Verhältnis Hardware/Software/ Dienstleistung: 5 Prozent / 5 Prozent / 90 Prozent

Benefit für Kunden: Die Anlage von Kundenkonten erfolgt in Echtzeit als durchgängige Automatisierungslösung, eine Nachbearbeitung ist nicht erforderlich. Da sich die Hausverwalter über ein VPN direkt in das Netzwerk der Hausbank einwählen, ist das System vor Eindringlingen sicher. Ein erster Performance-Test mit Intel-Pentium3-basierenden Servern erlaubte einen Durchsatz von mehr als 5.000 Benutzern gleichzeitig von der Hausbank München waren nur 400 gefordert.
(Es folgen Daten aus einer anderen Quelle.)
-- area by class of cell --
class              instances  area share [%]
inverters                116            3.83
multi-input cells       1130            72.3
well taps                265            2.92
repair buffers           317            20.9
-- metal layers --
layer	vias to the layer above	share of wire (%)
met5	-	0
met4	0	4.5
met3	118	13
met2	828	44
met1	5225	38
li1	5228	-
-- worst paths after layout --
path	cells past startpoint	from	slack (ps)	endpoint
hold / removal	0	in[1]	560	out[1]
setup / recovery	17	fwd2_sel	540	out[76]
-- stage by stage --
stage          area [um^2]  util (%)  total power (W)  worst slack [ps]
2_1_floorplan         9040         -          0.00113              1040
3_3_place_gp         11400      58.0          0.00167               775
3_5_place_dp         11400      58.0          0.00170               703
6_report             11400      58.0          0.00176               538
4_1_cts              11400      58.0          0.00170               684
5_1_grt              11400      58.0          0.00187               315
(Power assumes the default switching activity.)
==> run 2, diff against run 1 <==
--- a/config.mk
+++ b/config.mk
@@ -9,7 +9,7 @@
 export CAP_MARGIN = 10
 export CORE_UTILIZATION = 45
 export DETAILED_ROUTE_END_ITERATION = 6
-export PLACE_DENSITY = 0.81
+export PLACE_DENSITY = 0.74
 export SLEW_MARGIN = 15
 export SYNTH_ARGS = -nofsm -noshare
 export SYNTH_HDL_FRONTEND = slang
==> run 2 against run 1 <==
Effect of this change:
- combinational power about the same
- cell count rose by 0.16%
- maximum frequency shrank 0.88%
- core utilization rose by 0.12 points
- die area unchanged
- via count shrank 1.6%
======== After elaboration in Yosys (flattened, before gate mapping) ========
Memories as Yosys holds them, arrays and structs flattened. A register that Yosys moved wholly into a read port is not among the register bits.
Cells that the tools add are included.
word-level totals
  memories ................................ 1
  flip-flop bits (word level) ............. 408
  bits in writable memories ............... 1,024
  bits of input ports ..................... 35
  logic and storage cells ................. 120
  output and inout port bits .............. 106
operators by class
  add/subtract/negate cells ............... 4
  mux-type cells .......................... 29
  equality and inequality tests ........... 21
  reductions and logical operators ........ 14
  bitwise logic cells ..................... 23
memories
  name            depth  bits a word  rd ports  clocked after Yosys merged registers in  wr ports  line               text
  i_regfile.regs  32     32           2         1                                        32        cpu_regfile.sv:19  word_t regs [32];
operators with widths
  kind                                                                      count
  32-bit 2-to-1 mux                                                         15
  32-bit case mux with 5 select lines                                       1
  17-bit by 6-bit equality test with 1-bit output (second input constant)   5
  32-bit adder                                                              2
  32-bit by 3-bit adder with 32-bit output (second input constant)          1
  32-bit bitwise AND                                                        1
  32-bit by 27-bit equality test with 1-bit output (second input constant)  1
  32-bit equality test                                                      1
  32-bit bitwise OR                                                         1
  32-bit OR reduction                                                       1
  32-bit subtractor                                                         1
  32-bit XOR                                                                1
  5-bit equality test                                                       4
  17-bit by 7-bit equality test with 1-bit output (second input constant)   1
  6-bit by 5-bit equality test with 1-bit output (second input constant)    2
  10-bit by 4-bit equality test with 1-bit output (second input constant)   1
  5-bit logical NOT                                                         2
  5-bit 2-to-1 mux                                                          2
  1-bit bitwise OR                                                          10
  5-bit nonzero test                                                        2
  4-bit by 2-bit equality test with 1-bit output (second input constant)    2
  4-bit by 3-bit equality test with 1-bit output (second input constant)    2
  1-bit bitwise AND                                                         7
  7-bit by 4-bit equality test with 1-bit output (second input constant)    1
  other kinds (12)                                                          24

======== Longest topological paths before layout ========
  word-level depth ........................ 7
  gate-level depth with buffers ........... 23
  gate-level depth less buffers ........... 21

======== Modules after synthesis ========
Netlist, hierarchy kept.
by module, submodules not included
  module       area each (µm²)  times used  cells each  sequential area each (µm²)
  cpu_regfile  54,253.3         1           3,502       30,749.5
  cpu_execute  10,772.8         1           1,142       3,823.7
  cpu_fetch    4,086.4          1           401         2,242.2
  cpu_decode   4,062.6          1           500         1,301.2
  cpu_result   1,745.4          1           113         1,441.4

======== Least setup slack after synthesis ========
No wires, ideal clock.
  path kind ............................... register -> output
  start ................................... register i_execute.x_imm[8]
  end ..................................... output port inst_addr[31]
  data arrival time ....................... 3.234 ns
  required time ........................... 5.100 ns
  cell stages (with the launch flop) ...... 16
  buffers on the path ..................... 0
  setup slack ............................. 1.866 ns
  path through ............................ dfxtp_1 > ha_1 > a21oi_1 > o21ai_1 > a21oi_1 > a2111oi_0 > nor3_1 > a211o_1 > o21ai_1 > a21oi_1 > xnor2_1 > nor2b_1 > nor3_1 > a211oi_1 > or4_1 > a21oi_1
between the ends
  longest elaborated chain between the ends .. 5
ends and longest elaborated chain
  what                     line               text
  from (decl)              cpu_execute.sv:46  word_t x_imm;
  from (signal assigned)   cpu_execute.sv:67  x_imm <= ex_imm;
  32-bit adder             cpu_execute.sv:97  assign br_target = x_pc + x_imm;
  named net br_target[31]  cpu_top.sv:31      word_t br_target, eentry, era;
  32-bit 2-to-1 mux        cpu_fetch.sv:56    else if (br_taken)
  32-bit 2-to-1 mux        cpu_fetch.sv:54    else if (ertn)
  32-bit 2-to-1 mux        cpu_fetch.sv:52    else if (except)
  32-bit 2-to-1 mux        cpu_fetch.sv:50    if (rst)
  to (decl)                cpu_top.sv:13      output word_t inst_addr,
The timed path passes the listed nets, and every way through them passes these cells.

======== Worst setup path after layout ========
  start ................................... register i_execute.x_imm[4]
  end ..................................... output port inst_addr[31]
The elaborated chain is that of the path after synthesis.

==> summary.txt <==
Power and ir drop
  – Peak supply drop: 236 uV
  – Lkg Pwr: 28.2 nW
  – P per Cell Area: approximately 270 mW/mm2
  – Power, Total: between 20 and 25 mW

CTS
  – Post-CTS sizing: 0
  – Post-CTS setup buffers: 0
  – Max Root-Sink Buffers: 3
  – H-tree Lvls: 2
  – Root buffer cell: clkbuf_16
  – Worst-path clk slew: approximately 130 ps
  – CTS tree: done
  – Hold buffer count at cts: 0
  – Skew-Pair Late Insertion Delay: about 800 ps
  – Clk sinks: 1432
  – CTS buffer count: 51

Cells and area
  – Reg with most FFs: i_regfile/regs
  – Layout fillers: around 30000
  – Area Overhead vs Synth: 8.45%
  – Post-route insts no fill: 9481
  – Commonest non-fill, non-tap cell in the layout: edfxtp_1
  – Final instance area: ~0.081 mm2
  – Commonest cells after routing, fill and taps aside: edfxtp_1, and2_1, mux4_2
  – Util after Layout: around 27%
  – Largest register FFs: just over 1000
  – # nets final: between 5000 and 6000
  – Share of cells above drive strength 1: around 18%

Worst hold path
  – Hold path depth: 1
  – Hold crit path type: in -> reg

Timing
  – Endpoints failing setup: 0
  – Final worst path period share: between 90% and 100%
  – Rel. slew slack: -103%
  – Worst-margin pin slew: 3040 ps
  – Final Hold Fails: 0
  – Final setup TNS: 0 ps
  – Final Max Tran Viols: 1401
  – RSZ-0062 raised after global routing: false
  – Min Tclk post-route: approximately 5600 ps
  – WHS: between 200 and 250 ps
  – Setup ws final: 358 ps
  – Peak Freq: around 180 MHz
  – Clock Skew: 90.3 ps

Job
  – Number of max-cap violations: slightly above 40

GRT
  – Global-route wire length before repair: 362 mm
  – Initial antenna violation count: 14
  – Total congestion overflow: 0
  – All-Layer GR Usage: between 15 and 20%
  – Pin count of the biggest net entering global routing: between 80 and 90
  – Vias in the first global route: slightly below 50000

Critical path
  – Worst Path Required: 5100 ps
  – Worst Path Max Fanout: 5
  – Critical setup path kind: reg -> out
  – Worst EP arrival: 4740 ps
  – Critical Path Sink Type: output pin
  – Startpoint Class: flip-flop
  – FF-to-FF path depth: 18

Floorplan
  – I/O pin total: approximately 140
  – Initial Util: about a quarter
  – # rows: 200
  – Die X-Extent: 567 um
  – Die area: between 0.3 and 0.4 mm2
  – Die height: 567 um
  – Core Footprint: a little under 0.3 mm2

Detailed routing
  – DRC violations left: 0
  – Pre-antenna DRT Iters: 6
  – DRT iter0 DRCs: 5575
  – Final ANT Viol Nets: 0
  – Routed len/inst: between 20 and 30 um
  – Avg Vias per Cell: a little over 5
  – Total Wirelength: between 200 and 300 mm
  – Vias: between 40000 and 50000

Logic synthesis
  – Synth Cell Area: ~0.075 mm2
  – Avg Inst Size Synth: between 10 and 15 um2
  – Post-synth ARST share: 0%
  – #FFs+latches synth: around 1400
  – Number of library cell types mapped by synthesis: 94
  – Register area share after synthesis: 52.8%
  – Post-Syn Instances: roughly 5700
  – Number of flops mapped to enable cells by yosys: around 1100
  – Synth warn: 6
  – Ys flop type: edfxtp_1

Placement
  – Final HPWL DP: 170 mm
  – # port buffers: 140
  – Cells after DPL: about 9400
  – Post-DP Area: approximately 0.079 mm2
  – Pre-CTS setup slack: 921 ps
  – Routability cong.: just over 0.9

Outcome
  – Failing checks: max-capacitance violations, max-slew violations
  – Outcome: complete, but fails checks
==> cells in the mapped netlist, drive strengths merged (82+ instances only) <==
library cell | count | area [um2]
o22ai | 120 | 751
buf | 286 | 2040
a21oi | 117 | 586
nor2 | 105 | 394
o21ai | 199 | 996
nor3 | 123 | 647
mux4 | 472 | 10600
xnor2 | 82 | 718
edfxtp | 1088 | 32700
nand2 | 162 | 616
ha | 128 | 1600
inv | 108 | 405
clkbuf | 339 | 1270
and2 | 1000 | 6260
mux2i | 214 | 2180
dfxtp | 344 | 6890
**config.mk**
```make
export PLATFORM = sky130hd
export DESIGN_NAME = host_cmd_rx
export DESIGN_NICKNAME = d
export VERILOG_FILES = /design/src/logic/adc_iface_pkg.sv /design/src/logic/host_cmd_rx.sv
export VERILOG_INCLUDE_DIRS = /design/src /design/src/logic
export SDC_FILE = /design/constraint.sdc
export NUM_CORES = 1
export LEC_CHECK = 0
export ABC_AREA = 1
export ABC_CLOCK_PERIOD_IN_PS = 2270
export BUFFER_PORTS_ARGS = -buffer_cell sky130_fd_sc_hd__buf_2
export CAP_MARGIN = 30
export CORE_UTILIZATION = 45
export DETAILED_ROUTE_END_ITERATION = 7
export GPL_TIMING_DRIVEN = 0
export HOLD_SLACK_MARGIN = 0.08
export PLACE_DENSITY = 0.75
export REMOVE_ABC_BUFFERS = 1
export SLEW_MARGIN = 40
export SYNTH_ARGS = -nofsm -noshare
export SYNTH_HDL_FRONTEND = slang
export SYNTH_SLANG_ARGS = --single-unit
export TNS_END_PERCENT = 30
```
**constraint.sdc**
```tcl
create_clock -name ftdi_clk -period 2.27 [get_ports ftdi_clk]
set_input_delay 0.454 -clock ftdi_clk [delete_from_list [all_inputs] [get_ports ftdi_clk]]
set_output_delay 0.454 -clock ftdi_clk [all_outputs]
set_load 0.1 [all_outputs]
```
**src/logic/adc_iface_macros.svh**
```systemverilog
`ifndef ADC_IFACE_MACROS_SVH
`define ADC_IFACE_MACROS_SVH

// Register map, addresses come from bits 5:0 of the command byte
`define GAIN_ADDR        6'd0   // PWM gain setting
`define SETTINGS_ADDR    6'd1   // Control bits
`define STATUS_ADDR      6'd2   // Read only
`define ADCDATA_ADDR     6'd3   // Read starts the ADC dump
`define ECHO_ADDR        6'd4   // Link check scratch byte

// External clock frequency, LSB first
`define EXTFREQ_ADDR0    6'd5
`define EXTFREQ_ADDR1    6'd6
`define EXTFREQ_ADDR2    6'd7
`define EXTFREQ_ADDR3    6'd8

// Sample count, LSB first
`define SAMPLES_ADDR0    6'd16
`define SAMPLES_ADDR1    6'd17
`define SAMPLES_ADDR2    6'd18
`define SAMPLES_ADDR3    6'd19

// Command byte bits
`define CMD_VALID_BIT    7      // Clear means drop the byte
`define CMD_WRITE_BIT    6      // Set write, clear read

// Settings register bits
`define SET_HILOW_BIT    1      // Amplifier hilo
`define SET_TRIGMODE_BIT 2      // Trigger polarity
`define SET_ARM_BIT      3
`define SET_TRIGWAIT_BIT 5      // Wait for trigger inactive before arming
`define SET_CLKSRC_BIT   6      // ADC clock source, 1 = external

`define ADC_SYNC_BYTE    8'hAC  // Leads every ADC dump

`endif

```
**src/logic/adc_iface_pkg.sv**
```systemverilog
package adc_iface_pkg;

	// Host bus byte, register contents, ADC FIFO data
	typedef logic [7:0] byte_t;

	// Register address from the command byte
	typedef logic [5:0] reg_addr_t;

	// Sample count and clock frequency
	typedef logic [31:0] word_t;

endpackage

```
**src/logic/host_cmd_rx.sv**
```systemverilog
`timescale 1ns/100ps
`include "adc_iface_macros.svh"

module host_cmd_rx
	import adc_iface_pkg::*;
(
	input  logic      ftdi_clk,
	input  logic      reset,
	input  logic      cmdfifo_rxf_i,   // Host has a byte waiting
	input  byte_t     cmdfifo_din_i,
	input  logic      rd_ack_i,        // Reply finished
	output logic      cmdfifo_rd_o,    // One cycle pop strobe
	output reg_addr_t reg_addr_o,      // Held until next command
	output logic      reg_wr_o,
	output byte_t     reg_wdata_o,
	output logic      rd_req_o
);

	typedef enum logic [2:0] {
		idle,
		cmd,        // Command byte on the bus
		wr_wait,    // Waiting for the data byte
		wr_data,    // Data byte on the bus
		rd_req,     // Reply in progress
		rd_release  // Waiting for ack to drop
	} rx_state_t;

	rx_state_t state;

	always_ff @(posedge ftdi_clk or posedge reset) begin
		if (reset) begin
			state        <= idle;
			cmdfifo_rd_o <= 1'b0;
			reg_wr_o     <= 1'b0;
			rd_req_o     <= 1'b0;
		end else begin
			reg_wr_o <= 1'b0; // Strobe only
			case (state)
				idle: if (cmdfifo_rxf_i) begin
					cmdfifo_rd_o <= 1'b1;
					state        <= cmd;
				end
				cmd: begin
					cmdfifo_rd_o <= 1'b0; // Byte captured on this edge
					if (!cmdfifo_din_i[`CMD_VALID_BIT])
						state <= idle; // Not a command, drop it
					else if (cmdfifo_din_i[`CMD_WRITE_BIT])
						state <= wr_wait;
					else begin
						rd_req_o <= 1'b1;
						state    <= rd_req;
					end
				end
				wr_wait: if (cmdfifo_rxf_i) begin
					cmdfifo_rd_o <= 1'b1;
					state        <= wr_data;
				end
				wr_data: begin
					cmdfifo_rd_o <= 1'b0;
					reg_wr_o     <= 1'b1; // Bank updates on next edge
					state        <= idle;
				end
				rd_req: if (rd_ack_i) begin
					rd_req_o <= 1'b0;
					state    <= rd_release;
				end
				rd_release: if (!rd_ack_i) state <= idle;
				default: state <= idle;
			endcase
		end
	end

	// Address and data latched as the rd pulse ends
	always_ff @(posedge ftdi_clk) begin
		if (state == cmd) reg_addr_o <= cmdfifo_din_i[5:0];
		if (state == wr_data) reg_wdata_o <= cmdfifo_din_i;
	end

	// Every pop is a single cycle strobe
	a_rd_single: assert property (@(posedge ftdi_clk) disable iff (reset)
		cmdfifo_rd_o |=> !cmdfifo_rd_o);

	// Request held until the transmitter acknowledges
	a_req_hold: assert property (@(posedge ftdi_clk) disable iff (reset)
		rd_req_o && !rd_ack_i |=> rd_req_o);

endmodule

```
==> results by group <==
Layout
  • Fraction of layout cells with a size suffix above 1: 40.4%
  • Layout area overhead: 26.7%
  • Final #Nets: 102
  • Fill count: 126
  • Final cell count without fillers: 105
  • Layout Utilization: 61.2%
  • Commonest non-fill, non-tap cell in the layout: buf_2
  • N_diodes: 0
  • Most frequent cells in the layout: buf_2 (28), edfxtp_1 (14), nand2_1 (9)

Pwr
  • PD cells: 1490 nW/um2
  • Comb pwr share: 49.7%
  • Clock Power Share: 11.3%
  • Net Sw Frac: 52.1%
  • Internal Pwr Total: 666 uW
  • Peak VDD IR: 0.000599 V
  • Sequential share of power: 38.9%
  • NetSw: 726 uW
  • Leak Pwr: 0.439 nW

GRT
  • Vias in the first global route: 448
  • Antenna violations before repair: 0
  • Largest net degree at the start of global routing: 12
  • Global-route wire length before repair: 1800 um
  • Gr ovfl total: 0
  • GRT Total Usage: 14.0%

Clock tree
  • Clk_lat worst skew: 280 ps
  • CTS resizes: 0
  • Total CTS buffers: 3
  • CTS tree: yes
  • Clock sink count: 20
  • Clk buf depth: 2
  • Root Driver: clkbuf_4
  • Htree depth: 1
  • Reg clk slew, reported paths: 100 ps

Yosys
  • Synth area leaders: edfxtp_1 (57%), dfrtp_1 (20%), nand2_1 (4.6%)
  • Seq/Total Area, Yosys: 77.4%
  • Cell variety after synth: 12
  • Area leader, netlist: edfxtp_1
  • Syn Std Cell Area: 737 um2
  • Syn. warnings: 0
  • Syn avg cell area: 13.2 um2
  • Yosys reg bits: 20
  • Top-area cell type share of the netlist area: 57.0%
  • Post-synthesis cell count: 56

STA
  • Setup TNS Final: 0 ps
  • Fin crit share: 68.1%
  • Min Hold Slack: 350 ps
  • Skew final: 2.68 ps
  • Worst Tran Pin Value: 712 ps
  • Hold Fails Final Rpt: 0
  • Slew Viols, Final: 0
  • Peak Freq: 647 MHz
  • Final setup margin: 723 ps
  • Tmin final: 1550 ps
  • Unrepaired setup endpoints after global routing: false
  • Relative slew margins: 52.4%
  • Final setup violation count: 0

Route
  • Post-DRT Antenna Nets: 0
  • Iteration-0 DRC count of the detailed router: 6
  • First-pass detailed-route iteration total: 4
  • Vias: 501
  • WL/cell: 10.4 um
  • Via/cell ratio: 4.77
  • Final WL: 1100 um
  • DRC viols: 0

Place
  • Port Buffers: 28
  • Detail Placement HPWL: 824 um
  • Dpl cells: 100
  • Post-place setup slack: 746 ps
  • GPL Wtd Cong: 0.744

Critical path
  • Worst path bufs/invs: 1
  • Worst EP arrival: 1090 ps
  • Setup crit end: cmdfifo_rd_o
  • RR Endpoint: reg_wdata_o[6]
  • Slowest CP cell: buf_2
  • Crit-path cells: buf_2
  • Reg-to-Reg Start: state[2]
  • Reg2reg setup slack: 750 ps
  • Highest cell delay on the worst timing path: 430 ps
  • CP Capture Type: output pin
  • Crit path kind: reg -> out
  • CP delay by family, top: buffers and inverters
  • Critical path depth: 1
  • R2R cell count: 3
  • CP Data Required Time: 1820 ps
  • Worst Path Max Fanout: 2
  • Crit path launch type: flop
  • Crit path launch: cmdfifo_rd_o

Floorplan
  • Die Area: 1800 um2
  • Core ar.: 1520 um2
  • Chip width: 42.5 um
  • Initial core utilization: 48.4%
  • Die Ht: 42.5 um
  • FP Rows: 14
  • I/O pin count: 29

Job
  • Max-Cap Viols: 0

Worst hold path
  • Worst min path class: in -> reg

Status
  • Outcome: finished, final reports clean
[registers in the layout (all words and copies together) (netlist names)]
register and count:
state 3, rd_req_o 1, reg_wdata_o 8, cmdfifo_rd_o 1, reg_wr_o 1, reg_addr_o 6
[per-stage QoR]
stage               cell area [um2]  power (mW)
floorplan                       737        1.14
global placement                897        1.23
detailed placement              897        1.25
CTS                             933        1.41
global route                    933        1.47
finish                          933        1.39
[cells by family (layout without fill, tap and decap cells)]
group                  count (synthesis)  count (layout)  synth area share [%]
DFF                                   20              20                  77.4
AOI/OAI and AO/OA                      4               4                  3.56
buffers and inverters                  8              41                  4.07
and+or+nand+nor                       24              24                  14.9
[worst min path at each step]
stage,from,end,slack [ps],cells after the start
after floorplan,reset,cmdfifo_rd_o,240,1
after global placement,reset,reg_wr_o,380,2
after detailed placement,reset,reg_wr_o,380,2
after CTS,cmdfifo_din_i[1],reg_wdata_o[1],340,1
after global routing,cmdfifo_din_i[1],reg_wdata_o[1],330,1
final,cmdfifo_din_i[3],reg_addr_o[3],350,1
[cell usage after synthesis, drive strengths merged]
cell	count
edfxtp	14
inv	8
a21boi	1
nor2	7
a21oi	2
o21ai	1
dfrtp	6
nand3	6
nand2	11
[power by group through the flow]
stage          registers [mW]  clock network [mW]  logic (mW)
3_5_place_dp            0.551                   0       0.694
5_1_grt                 0.553               0.182       0.733
3_3_place_gp            0.548                   0       0.687
4_1_cts                 0.544               0.167       0.697
6_report                0.542               0.158       0.692
2_1_floorplan           0.972                   0       0.167
[per-layer routing]
| layer | track usage, % | vias up | wire length [um] |
|---|---|---|---|
| met5 | 0 | - | 0 |
| met4 | 7.50 | 0 | 0 |
| met3 | 4.31 | 0 | 80 |
| met2 | 23.1 | 20 | 558 |
| met1 | 16.1 | 229 | 458 |
| li1 | - | 252 | - |
[area by class of cell]
type                    count  area (um2)  share of cell area [%]
clock buffers               3        22.5                    2.41
well taps                  16        20.0                    2.14
inverters                   8        30.0                    3.22
clock inverters             1        3.75                   0.402
flip-flops and latches     20         571                    61.1
multi-input cells          28         136                    14.6
repair buffers             29         150                    16.1
[timing repair]
item | in CTS | in global routing
buffers inserted | 0 | 0
endpoints found under the hold margin | 6 | 0
hold buffers | 1 | 0
No activity file was read; power rests on OpenSTA's default activity.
Benefit für VAR: NCR arbeitete als Early Adopter eng mit dem Visual-Studio-Entwicklungsteam von Microsoft zusammen und konnte so die im Laufe des Projekts auftretenden Probleme schnell lösen. Zudem gewann NCR den zweiten Platz beim Microsoft Innovation Cup 2002. Potenzielle NCR-Kunden können sich die Lösung vor Ort bei der Hausbank München anschauen.